Mario Fernández, quien sucede a Jorge Burgos en el Ministerio del Interior, es un democratacristiano conservador. Pertenece al antiguo tronco aylwinista de la colectividad, cuya rama más vigorosa es, hoy por hoy, la representada por Soledad Alvear y Gutenberg Martínez.

Fernández, en un contrapunto con Jorge Correa Sutil —que al igual que él integraba en 2008 el Tribunal Constitucional—, votó en contra de la Píldora del Día Después a propósito del recurso de inaplicabilidad del Decreto Supremo N° 48. Tras dejar su cargo de embajador en Austria, asumió la representación diplomática de Chile en Uruguay en reemplazo del comunista Eduardo Contreras.

Por su estilo y trayectoria, y por los apoyos transversales que concita en la Democracia Cristiana, probablemente culminará su desempeño como jefe de la cartera cuando concluya el gobierno, lo que recordará a Pérez Yoma, del mismo sector interno del partido, en el primer mandato de Bachelet. En todo caso, su ingreso al comité político marca la retirada de los príncipes. El año 2002 Fernández apoyó a Jorge Pizarro, que entonces disputaba con Ignacio Walker y Adolfo Zaldívar la conducción partidaria.

Habrá, en consecuencia, un giro en las formas de relacionarse con la Presidenta. Un estilo menos mediático y estridente, y más cuidadoso de las investiduras de cada cual. Habrá, asimismo, una relación más fluida con los aliados, especialmente, con los comunistas, y no porque Fernández sea más proclive que Burgos al entendimiento con ellos, sino porque el nuevo titular cree en la racionalidad de la política y en el valor pragmático de las coaliciones. Así lo demostró cuando estuvo al frente del Ministerio Secretaría General de la Presidencia.

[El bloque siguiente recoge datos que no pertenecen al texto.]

[src/hw/hiak_pkg.sv]
// package of constants and types for the host interrupt acknowledge block
package hiak_pkg;
    // driver styles of the request output
    localparam logic [1:0] DRV_PP_LOW = 2'h0;
    localparam logic [1:0] DRV_PP_HIGH = 2'h1;
    localparam logic [1:0] DRV_OPEN_DRAIN = 2'h2;
    // cascading modes
    localparam logic CASC_SLAVE = 1'h0;
    localparam logic CASC_DAISY = 1'h1;
    // bus styles
    localparam logic BUS_RW_STROBES = 1'h0;
    localparam logic BUS_DATA_STROBE = 1'h1;
    // group count and source widths
    localparam int NUM_GROUPS = 8;
    localparam int CH_W = 8;
    localparam int PORT_W = 8;
    // group index fields of the vector
    localparam int VEC_GRP_LSB = 0;
    localparam int VEC_GRP_W = 3;
    // reset values
    localparam logic [7:0] VEC_RESET = 8'h00;
    // time of the request output settle before acknowledging, in ns
    localparam int ACK_DELAY_NS = 100;
    localparam int CLK_PERIOD_NS = 100;
    localparam int ACK_DELAY_CYC = (ACK_DELAY_NS + CLK_PERIOD_NS - 1) / CLK_PERIOD_NS;

    // acknowledge sequencer states
    typedef enum logic [1:0] {
        ST_IDLE,
        ST_WAIT,
        ST_ACK,
        ST_HOLD
    } hiak_state_e;

    // whole block state
    typedef struct packed {
        logic [1:0] cs_s1;
        logic [1:0] cs_s2;
        logic [1:0] ds_s1;
        logic [1:0] ds_s2;
        logic [1:0] ack_s1;
        logic [1:0] ack_s2;
        logic [1:0] ce_s1;
        logic [1:0] ce_s2;
        hiak_state_e st;
        logic [1:0] wait_cnt;
        logic irq_ack_n_seen;
        logic irq_ack_n_second;
        logic irq_active;
        logic irq_pin_o;
        logic irq_pin_oe_n;
        logic chain_out;
        logic ack_o;
        logic ack_oe_n;
        logic [7:0] vec_o;
        logic vec_oe_n;
        logic [7:0] global_sum;
        logic [7:0] stat_a;
        logic [7:0] stat_b;
        logic [7:0] port_stat;
    } hiak_state_s;
endpackage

¿Qué se espera de Fernández? Que movilice los recursos y atributos a su haber para ordenar al Gobierno y a la Nueva Mayoría. Sobre todo, que llame al orden a quienes dependen directamente de él. Que dialogue y procese las diferencias reales e importantes, sin gastar ni hacer gastar a otros, energías en conflictos de bajo perfil. Que no incurra en el error de asumir la representación vicaria de determinados intereses grupales, los que, a no dudarlo, querrán ponerle sus propias banderas a la nueva embarcación, sino que mantenga una comunicación directa e ininterrumpida con la directiva de su partido, la Democracia Cristiana y, naturalmente, con las mesas legítimas de los demás partidos.

En fin, que al menos guarde en el armario, hasta mejor hora, las retroexcavadoras, los matices, los realismos y las renuncias, y ponga a todo el mundo a trabajar para salir airosos del veredicto de las urnas.